Overview
Apollo is the general-purpose humanoid from Apptronik, an Austin, Texas company spun out of the University of Texas Human Centered Robotics Lab. Designed to work safely alongside people on repetitive or hazardous tasks, it is offered in bipedal or wheeled configurations; the next-generation “Apollo 2” was announced for 2026.
Tech specs
| Spec | Value |
|---|---|
| Height | ~1.72 m (5’8”) |
| Weight | ~72.5 kg (160 lb) |
| Payload / lift | 25 kg (55 lb) |
| Degrees of freedom | Not officially disclosed |
| Hands | Dexterous hands; modular swappable end effectors |
| Battery | ~4 h per pack; hot-swappable for near-continuous shifts |
| Actuation | Proprietary Apptronik electric linear actuators |
| Architecture | Modular torso; bipedal or wheeled base |
| Status | Commercial pilots (2025–2026); Apollo 2 for 2026; volume production targeted ~2027 |
Pricing
Apollo is not publicly priced; it is placed through enterprise pilot programs.

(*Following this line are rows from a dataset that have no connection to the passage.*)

**config.mk**
```make
export PLATFORM = sky130hd
export DESIGN_NAME = banked_regfile
export DESIGN_NICKNAME = d
export VERILOG_FILES = /design/src/rtl/rf_pkg.sv /design/src/rtl/rf_index_map.sv /design/src/rtl/rf_gpr_mem.sv /design/src/rtl/rf_saved_status.sv /design/src/rtl/banked_regfile.sv
export SDC_FILE = /design/constraint.sdc
export NUM_CORES = 2
export LEC_CHECK = 0
export BUFFER_PORTS_ARGS = -buffer_cell sky130_fd_sc_hd__buf_2
export CELL_PAD_IN_SITES_DETAIL_PLACEMENT = 0
export CELL_PAD_IN_SITES_GLOBAL_PLACEMENT = 1
export CORE_MARGIN = 5
export CORE_UTILIZATION = 55
export CTS_BUF_LIST = sky130_fd_sc_hd__clkbuf_8
export CTS_CLUSTER_SIZE = 8
export DETAILED_ROUTE_END_ITERATION = 8
export HOLD_SLACK_MARGIN = 0.03
export PLACE_DENSITY = 0.94
export SLEW_MARGIN = 20
export SYNTH_ARGS = -nofsm -noshare
export SYNTH_HDL_FRONTEND = slang
export SYNTH_SLANG_ARGS = --single-unit
```
**constraint.sdc**
```tcl
create_clock -name clk -period 13.79 [get_ports clk]
set_input_delay 3.4475 -clock clk [delete_from_list [all_inputs] [get_ports clk]]
set_output_delay 3.4475 -clock clk [all_outputs]
set_load 0.05 [all_outputs]
```
**src/rtl/rf_pkg.sv**
```systemverilog
`timescale 1ns/1ps
package rf_pkg;
  localparam logic [4:0] M_USR = 5'b10000;
  localparam logic [4:0] M_FIQ = 5'b10001;
  localparam logic [4:0] M_IRQ = 5'b10010;
  localparam logic [4:0] M_SVC = 5'b10011;
  localparam logic [4:0] M_ABT = 5'b10111;
  localparam logic [4:0] M_UND = 5'b11011;
  localparam logic [4:0] M_SYS = 5'b11111;

  typedef enum logic [2:0] {
    BK_USR = 3'd0,
    BK_FIQ = 3'd1,
    BK_IRQ = 3'd2,
    BK_SVC = 3'd3,
    BK_ABT = 3'd4,
    BK_UND = 3'd5
  } bank_e;

  localparam int PC_IDX          = 15;
  localparam int FIQ_LO          = 8;
  localparam int SP_IDX          = 13;
  localparam int FIQ_SIZE        = PC_IDX - FIQ_LO;
  localparam int SMALL_SIZE      = PC_IDX - SP_IDX;
  localparam int NUM_SMALL_BANKS = 4;
  localparam int NUM_SAVED       = NUM_SMALL_BANKS + 1;
  localparam int NUM_PHYS        = PC_IDX + FIQ_SIZE + NUM_SMALL_BANKS * SMALL_SIZE;

  function automatic bank_e bank_of(input logic [4:0] m);
    case (m)
      M_FIQ:   return BK_FIQ;
      M_IRQ:   return BK_IRQ;
      M_SVC:   return BK_SVC;
      M_ABT:   return BK_ABT;
      M_UND:   return BK_UND;
      default: return BK_USR;
    endcase
  endfunction

  function automatic logic has_saved(input logic [4:0] m);
    return bank_of(m) != BK_USR;
  endfunction
endpackage

```
**src/rtl/rf_index_map.sv**
```systemverilog
`timescale 1ns/1ps
module rf_index_map
  import rf_pkg::*;
#(
  parameter int IW = 4,
  parameter int PW = 5
) (
  input  bank_e           bank_i,
  input  logic [IW-1:0]   arch_i,
  output logic [PW-1:0]   phys_o,
  output logic            pc_sel_o
);
  int a;
  int p;

  always_comb begin
    a = int'(arch_i);
    p = a;
    if (bank_i == BK_FIQ && a >= FIQ_LO && a < PC_IDX) begin
      p = PC_IDX + (a - FIQ_LO);
    end else if (bank_i != BK_USR && bank_i != BK_FIQ && a >= SP_IDX && a < PC_IDX) begin
      p = PC_IDX + FIQ_SIZE + (int'(bank_i) - int'(BK_IRQ)) * SMALL_SIZE + (a - SP_IDX);
    end
    phys_o   = PW'(p);
    pc_sel_o = (a == PC_IDX);
  end
endmodule

```
**src/rtl/rf_gpr_mem.sv**
```systemverilog
`timescale 1ns/1ps
module rf_gpr_mem #(
  parameter int DW    = 32,
  parameter int DEPTH = 30,
  parameter int PW    = 5,
  parameter int NRD   = 2
) (
  input  logic                    clk,
  input  logic                    we_i,
  input  logic [PW-1:0]           waddr_i,
  input  logic [DW-1:0]           wdata_i,
  input  logic [NRD-1:0][PW-1:0]  raddr_i,
  output logic [NRD-1:0][DW-1:0]  rdata_o
);
  logic [DW-1:0] mem [DEPTH];

  always_ff @(posedge clk) begin
    if (we_i) mem[waddr_i] <= wdata_i;
  end

  for (genvar g = 0; g < NRD; g++) begin : g_rd
    assign rdata_o[g] = mem[raddr_i[g]];
  end
endmodule

```
**src/rtl/rf_saved_status.sv**
```systemverilog
`timescale 1ns/1ps
module rf_saved_status
  import rf_pkg::*;
#(
  parameter int DW    = 32,
  parameter int NSLOT = 5
) (
  input  logic          clk,
  input  logic          rst,
  input  bank_e         bank_i,
  input  logic          we_i,
  input  logic [DW-1:0] wdata_i,
  output logic [DW-1:0] rdata_o
);
  logic [DW-1:0] slot_q [NSLOT];
  logic [2:0]    sel;
  logic          valid;

  assign valid = (bank_i != BK_USR);
  assign sel   = 3'(bank_i) - 3'd1;

  always_ff @(posedge clk) begin
    if (rst) begin
      for (int i = 0; i < NSLOT; i++) slot_q[i] <= '0;
    end else if (we_i && valid) begin
      slot_q[sel] <= wdata_i;
    end
  end

  assign rdata_o = valid ? slot_q[sel] : '0;
endmodule

```
**src/rtl/banked_regfile.sv**
```systemverilog
`timescale 1ns/1ps
module banked_regfile
  import rf_pkg::*;
#(
  parameter int          DW       = 32,
  parameter int          IW       = 4,
  parameter logic [31:0] PC_RESET = 32'h0
) (
  input  logic          clk,
  input  logic          rst,
  input  logic [4:0]    mode_i,
  input  logic [IW-1:0] rd_a_idx,
  output logic [DW-1:0] rd_a_data,
  input  logic [IW-1:0] rd_b_idx,
  output logic [DW-1:0] rd_b_data,
  input  logic          wr_en,
  input  logic [IW-1:0] wr_idx,
  input  logic [DW-1:0] wr_data,
  output logic [DW-1:0] pc_q,
  input  logic          pc_wr_en,
  input  logic [DW-1:0] pc_wr_data,
  output logic [DW-1:0] sr_rd_data,
  input  logic          sr_wr_en,
  input  logic [DW-1:0] sr_wr_data
);
  localparam int PW    = $clog2(NUM_PHYS);
  localparam int NRD   = 2;
  localparam int NPORT = NRD + 1;
  localparam int WPORT = NRD;

  bank_e                      bank;
  logic [NPORT-1:0][IW-1:0]   arch_idx;
  logic [NPORT-1:0][PW-1:0]   phys_idx;
  logic [NPORT-1:0]           pc_sel;
  logic [NRD-1:0][DW-1:0]     mem_rd;
  logic                       mem_we;

  assign bank     = bank_of(mode_i);
  assign arch_idx = {wr_idx, rd_b_idx, rd_a_idx};

  for (genvar g = 0; g < NPORT; g++) begin : g_map
    rf_index_map #(.IW(IW), .PW(PW)) u_map (
      .bank_i   (bank),
      .arch_i   (arch_idx[g]),
      .phys_o   (phys_idx[g]),
      .pc_sel_o (pc_sel[g])
    );
  end

  assign mem_we = wr_en && !rst && !pc_sel[WPORT];

  rf_gpr_mem #(.DW(DW), .DEPTH(NUM_PHYS), .PW(PW), .NRD(NRD)) u_mem (
    .clk     (clk),
    .we_i    (mem_we),
    .waddr_i (phys_idx[WPORT]),
    .wdata_i (wr_data),
    .raddr_i (phys_idx[NRD-1:0]),
    .rdata_o (mem_rd)
  );

  always_ff @(posedge clk) begin
    if (rst)           pc_q <= DW'(PC_RESET);
    else if (pc_wr_en) pc_q <= pc_wr_data;
  end

  assign rd_a_data = pc_sel[0] ? pc_q : mem_rd[0];
  assign rd_b_data = pc_sel[1] ? pc_q : mem_rd[1];

  rf_saved_status #(.DW(DW), .NSLOT(NUM_SAVED)) u_sr (
    .clk     (clk),
    .rst     (rst),
    .bank_i  (bank),
    .we_i    (sr_wr_en),
    .wdata_i (sr_wr_data),
    .rdata_o (sr_rd_data)
  );
endmodule

```
# Yosys cells after proc, flatten, opt, wreduce, memory -nomap -nowiden
# Memories as Yosys holds them, arrays and structs flattened.
# Index checks and enable logic that the tools add are counted.
[classes]
mux = 20
n_addsub = 15
n_eq_ne = 10
n_reduce_logical = 20
order_cmp = 9
[ops]
columns = ["operator", "n"]
rows = [
  ["32-bit two-way mux", 4],
  ["32-bit OR reduction", 1],
  ["5-bit two-way mux", 6],
  ["4-bit by 4-bit subtractor with 5-bit output (second input constant)", 6],
  ["5-bit == test (second input constant)", 5],
  ["4-bit >= comparator (second input constant)", 6],
  ["5-bit adder (first input constant)", 4],
  ["1-bit logical AND", 16],
  ["5-bit adder", 3],
  ["3-bit case mux with 5 select lines", 1],
  ["4-bit by 1-bit == test with 1-bit output (second input constant)", 3],
  ["4-bit < comparator (second input constant)", 3],
  ["1-bit two-way mux", 8],
  ["3-bit by 2-bit subtractor with 4-bit output (second input constant)", 1],
  ["3-bit by 1-bit == test with 1-bit output (second input constant)", 1],
  ["3-bit two-way mux", 1],
  ["3-bit by 1-bit inequality test with 1-bit output (second input constant)", 1],
  ["3-bit nonzero test", 1],
  ["3-bit by 1-bit subtractor with 3-bit output (second input constant)", 1],
  ["1-bit logical NOT", 2],
]
[word_totals]
ram_bits = 1120
memories = 2
inputBits = 118
ff_bits = 32
[mem_list]
columns = ["memory", "words", "width", "rd", "rd_ports_with_merged_regs", "write_ports", "line_no", "rtl"]
rows = [
  ["u_mem.mem", 30, 32, 2, 0, 1, "rf_gpr_mem.sv:15", "logic [DW-1:0] mem [DEPTH];"],
  ["u_sr.slot_q", 5, 32, 1, 0, 5, "rf_saved_status.sv:15", "logic [DW-1:0] slot_q [NSLOT];"],
]

# Logic depth before layout (Yosys ltp)
# An unclocked memory read counts as a cell.
[depth]
ltp_word = 10
depth_mapped = 22

# Modules after synthesis
# From an unflattened synthesis, not the netlist that was laid out.
[hier_totals]
hier_cells = 3430
hier_area_um2 = 58820.2
[by_module_without_submodules]
columns = ["mod", "instances", "seq_area_each_um2", "cells_each", "area_per_inst_um2"]
rows = [
  ["rf_gpr_mem", 1, 28827.6, 2495, 44639.1],
  ["rf_saved_status", 1, 7687.4, 625, 10859.2],
  ["banked_regfile", 1, 640.6, 184, 2274.7],
  ["rf_index_map", 3, 0.0, 42, 349.1],
]

# Least setup slack after synthesis
# Ideal clock, no wire load.
[synth_timing]
kind = "input port to output port"
from = "in mode_i[4]"
to = "out rd_b_data[20]"
path_slack_ns = 1.120
t_arrival_ns = 9.222
cell_stages = 22
path_buffers = 8
required_time_ns = 10.342
cell_sequence = "nor2b_1 -> and3_1 -> clkbuf_1 -> buf_1 -> ha_1 -> clkbuf_1 -> clkbuf_1 -> inv_1 -> ha_1 -> ha_1 -> a21o_1 -> a21oi_1 -> xor2_1 -> xnor2_1 -> a21oi_1 -> clkbuf_1 -> buf_2 -> nand2_1 -> clkbuf_1 -> clkbuf_1 -> a211oi_1 -> nor4_1"
[synth_between]
elab_chain_len = 10
word_cells_on_any_way = 21
[synth_rtl]
columns = ["item", "line_no", "rtl"]
rows = [
  ["start, declared", "banked_regfile.sv:11", "input logic [4:0] mode_i,"],
  ["5-bit == test", "rf_pkg.sv:30", "case (m)"],
  ["3-bit case mux with 5 select lines (*)", "rf_pkg.sv:30", ""],
  ["branches (longest 5 deep; another with 5-bit adder)", "-", ""],
  ["5-bit two-way mux (*)", "rf_index_map.sv:19", "if (bank_i == BK_FIQ && a >= FIQ_LO && a < PC_IDX) begin"],
  ["memory 30 x 32 bit (*)", "-", ""],
  ["32-bit two-way mux (*)", "banked_regfile.sv:67", "assign rd_b_data = pc_sel[1] ? pc_q : mem_rd[1];"],
  ["end, declared", "banked_regfile.sv:15", "output logic [DW-1:0] rd_b_data,"],
]
# Mark *: on every way between the ends.

# Final worst setup path
[layout_timing]
from = "in mode_i[2]"
to = "out rd_a_data[24]"
[layout_between]
elab_chain_len = 10
word_cells_on_any_way = 21
[layout_rtl]
columns = ["item", "line_no", "rtl"]
rows = [
  ["5-bit == test", "rf_pkg.sv:30", ""],
  ["3-bit case mux with 5 select lines (*)", "rf_pkg.sv:30", ""],
  ["branches (longest 5 deep; another with 5-bit adder)", "-", ""],
  ["5-bit two-way mux (*)", "rf_index_map.sv:19", ""],
  ["memory 30 x 32 bit (*)", "-", ""],
  ["32-bit two-way mux (*)", "banked_regfile.sv:66", "assign rd_a_data = pc_sel[0] ? pc_q : mem_rd[0];"],
  ["end, declared", "banked_regfile.sv:13", "output logic [DW-1:0] rd_a_data,"],
]
# Marks and branches as above.

==> flow_metrics.py <==
metrics = {
    "synth": {
        "synth_top_area_share_pct": 61.3,
        "synthesis.area_um2": 59500,
        "async_flop_share_pct": 0,
        "syn-mean-instance-area_um2": 11.7,
        "yosys-top-cells-area": "edfxtp_1, nand2_1, mux4_2",
        "ys_types": 66,
        "synth_nets": 5243,
        "netlist_instances": 5089,
        "synth_edf_count": 1216,
        "synth_seq_cells": 1248,
        "yosysSeqAreaShare_pct": 62.4,
        "yosys_warnings": 0,
        "synth_top_flop_cell": "edfxtp_1",
        "synth_top_area_cell": "edfxtp_1",
    },
    "die": {
        "die_h_um": 339,
        "core_um2": 107000,
        "row_count": 120,
        "ios": 246,
        "die_area_um2": 115000,
        "die_w_um": 339,
        "initial_core_util_pct": 55.5,
    },
    "layout": {
        "fillers": 8119,
        "drive_gt1_share_pct": 16.5,
        "areaGrowthSynthToFinish_pct": 11.4,
        "fin_nets": 5445,
        "multiInputGateArea_um2": 21100,
        "seqCellArea_um2": 37200,
        "utilization_pct": 61.8,
        "finalNonFillerCells": 6830,
    },
    "sta": {
        "slew-limit-headroom_pct": 24.4,
        "finalHoldViolations": 0,
        "drv_slew": 0,
        "finClkSkew_ns": 0,
        "fin_crit_ns": 12.76,
        "worst_slew_pin_slew_ns": 1.12,
        "tns_ns": 0,
        "fin_crit_sh_pct": 92.5,
        "final-setup-viol-count": 0,
        "fmax_ghz": 0.0784,
        "rsz0062_at_grt": "false",
        "fin_ws_ns": 1.03,
    },
    "place": {
        "post-place-cells": 6497,
        "portBuffers": 245,
        "place_ws_ns": 1.14,
        "gp_congestion": 0.902,
        "dpl.hpwl_um": 112000,
    },
    "cts": {
        "clock_sinks": 1248,
        "cts_made_buffers": 195,
        "cts_hold_buf": 0,
        "h-tree-depth": 4,
        "cts_setup_buffers": 0,
        "cts_tree": "yes",
        "cts.clk_slew.worst_paths_ns": 0.06,
        "clk_path_buf_depth": 3,
        "cts_root_buf": "clkbuf_8",
        "clkLatencyLatePin_ns": 0.88,
        "cts_resized": 0,
    },
    "detailed_routing": {
        "firstDrtPassIters": 6,
        "ant_nets": 0,
        "via_per_inst": 6.68,
        "vias": 45700,
        "wl_per_cell_um": 28.3,
        "routed_wl_um": 193000,
        "drc": 0,
        "initialDrtViolationCount": 7516,
    },
    "grt": {
        "overflow": 0,
        "grt_pass1_wl_um": 282000,
        "grt_max_degree": 141,
        "antenna_found_initial": 20,
        "grt_usage_pct": 32.7,
        "grt_pass1_vias": 44400,
    },
    "power": {
        "cellPowerDensity_nw_per_um2": 126,
        "total_power_mw": 8.38,
        "power_leakage_nw": 23.8,
        "max-vdd-ir-drop_uv": 93.6,
    },
    "worst_setup_path": {
        "cp-start-kind": "input pin",
        "critical_path_arrival_ns": 9.31,
        "endpoint_kind": "output port",
        "crit_type": "in -> out",
        "cp_data_required_time_ns": 10.34,
        "reg2reg_depth": 2,
        "cp_max_fo": 32,
    },
    "hold_path": {
        "worstHoldPathCells": 2,
        "hold_class": "reg -> reg",
    },
    "flow_run": {
        "maxCapViolations": 0,
    },
    "status": {
        "status": "completed",
    },
}
==> cell usage in the layout, fill, tap and decap left out, types with 71 or more instances in the layout <==
cell and instances:
and2_1 160, nor2_1 104, and3_1 90, buf_2 220
nand2_1 1346, inv_1 99, mux2i_1 105, a31oi_1 119
clkbuf_8 198, nand3_1 334, o22ai_1 71, buf_4 121
edfxtp_1 1216, o21ai_0 123, mux4_2 161, a21oi_1 361
==> area by class of cell <==
| cell class | count | share of cell area [%] |
|---|---|---|
| Sequential cell | 1248 | 56.0 |
| Multi-Input combinational cell | 3438 | 31.8 |
| Timing Repair Buffer | 385 | 4.36 |
| Clock buffer | 198 | 4.11 |
| Tap cell | 1403 | 2.65 |
| Clock inverter | 128 | 0.917 |
| Inverter | 23 | 0.130 |
| Antenna cell | 7 | 0.0264 |
==> layer usage <==
metal | vias up | share of wire, % | track usage, %
met2 | 3926 | 45 | 49.5
met4 | 16 | 6.8 | 20.4
met3 | 718 | 14 | 8.40
met1 | 21800 | 34 | 42.5
met5 | - | 0.078 | 0
li1 | 19200 | - | -
==> cell usage after synthesis (all sizes together) (31+ instances only) <==
| cell type | number |
|---|---|
| nor3 | 41 |
| nand3 | 339 |
| o21ai | 131 |
| nor2 | 134 |
| and2 | 162 |
| mux2i | 105 |
| o22ai | 72 |
| ha | 33 |
| edfxtp | 1216 |
| a21oi | 363 |
| and3 | 91 |
| nand2 | 1347 |
| clkbuf | 224 |
| a31oi | 119 |
| a21o | 33 |
| mux2 | 45 |
| mux4 | 161 |
| dfxtp | 32 |
| a211oi | 31 |
| buf | 156 |
==> state kept, by name (all words and copies together) (netlist names) <==
| register | cells |
|---|---|
| pc_q | 32 |
| u_mem.mem | 960 |
| u_sr.slot_q | 256 |
==> cell families (layout without fill, tap and decap cells) <==
family	after synthesis	after routing	synth area share, %
xor gates and xnor gates	16	16	0.298
and+or+nand+nor	2230	2230	16.5
AOI/OAI and AO/OA	845	845	8.35
buffers and inverters	403	734	2.93
DFF	1248	1248	62.4
muxes	311	311	8.71
adders and majority gates	36	36	0.794
other	0	7	0
==> report_power, final <==
| part | switching, mW | total (mW) | leakage [nW] | internal [mW] |
|---|---|---|---|---|
| sequential | 0.0326 | 4.25 | 11.3 | 4.22 |
| clock | 1.44 | 2.78 | 1.97 | 1.34 |
| combinational | 0.922 | 1.34 | 10.5 | 0.417 |
| total | 2.40 | 8.38 | 23.8 | 5.98 |
==> through the flow <==
stage,instance area [µm²],hold WS (ns)
2_1_floorplan,59500,0.760
4_1_cts,66300,0.562
3_5_place_dp,63000,0.552
6_report,66300,0.559
3_3_place_gp,62900,0.550
5_1_grt,66300,0.601
==> worst max-delay path, stage by stage <==
cell,delay (ns)
buf_2,0.12
nor2b_1,0.17
and3_2,0.46
ha_4,0.41
inv_1,0.19
ha_1,0.35
fa_1,0.42
or4_1,0.52
o221a_2,0.29
or2_2,0.67
nor2_4,0.84
buf_4,0.46
a22oi_1,0.15
nand3_1,0.20
and3_1,0.22
buf_2,0.33
==> path summary, 6_finish.rpt <==
check             startpoint            end  slack (ns)
hold / removal       pc_q[0]        pc_q[0]        0.56
setup / recovery   mode_i[2]  rd_a_data[24]        1.03
hold reg to reg      pc_q[0]        pc_q[0]        0.56
setup reg to reg    pc_q[30]       pc_q[30]       12.85
Note: power is estimated with default switching activity, not from simulation.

Apptronik has publicly targeted roughly $80,000 per year at high volume from around 2027, and at unveiling likened the cost to “a new car.”
AI & autonomy
Apollo pairs Apptronik’s own Artemis AI and Fleet Connect operations software with external foundation models: a December 2024 Google DeepMind partnership brings Gemini Robotics, and an NVIDIA collaboration adds Project GR00T for learning from demonstration.
Deployment & traction
Apptronik runs commercial pilots with Mercedes-Benz (since 2024), GXO Logistics and Jabil. In February 2026 it closed a $520M Series A extension at a $5bn valuation, taking total Series A above $935M (co-led by B Capital and Google) and announced Apollo 2.